__Work item__:
Locate the string "constraint" in the listing below. Copy every line where it is found.

__Records for the task__:
File: config.mk
export PLATFORM = sky130hd
export DESIGN_NAME = ysyx_24090010_wb_arb_flat
export DESIGN_NICKNAME = d
export VERILOG_FILES = /design/src/rtl/ysyx_24090010_wb_arb_pkg.sv /design/src/rtl/ysyx_24090010_wb_arb_if.sv /design/src/rtl/ysyx_24090010_rr_arb2.sv /design/src/rtl/ysyx_24090010_wb_arb.sv /design/src/flat_wrapper.sv
export SDC_FILE = /design/constraint.sdc
export NUM_CORES = 1
export LEC_CHECK = 0
export BUFFER_PORTS_ARGS = -buffer_cell sky130_fd_sc_hd__clkbuf_2
export CAP_MARGIN = 25
export CORE_MARGIN = 2
export CORE_UTILIZATION = 45
export CTS_CLUSTER_DIAMETER = 30
export DETAILED_ROUTE_END_ITERATION = 8
export PLACE_DENSITY_LB_ADDON = 0.2
export SLEW_MARGIN = 20
export SYNTH_ARGS = -nofsm -noshare
export SYNTH_HDL_FRONTEND = slang
export SYNTH_SLANG_ARGS = --single-unit
File: constraint.sdc
create_clock -name clk -period 3.75 [get_ports clk]
set_clock_uncertainty 0.15 [all_clocks]
set_input_delay 0.375 -clock clk [delete_from_list [all_inputs] [get_ports clk]]
set_output_delay 0.375 -clock clk [all_outputs]
set_load 0.005 [all_outputs]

__Solution to this task__:
export SDC_FILE = /design/constraint.sdc
File: constraint.sdc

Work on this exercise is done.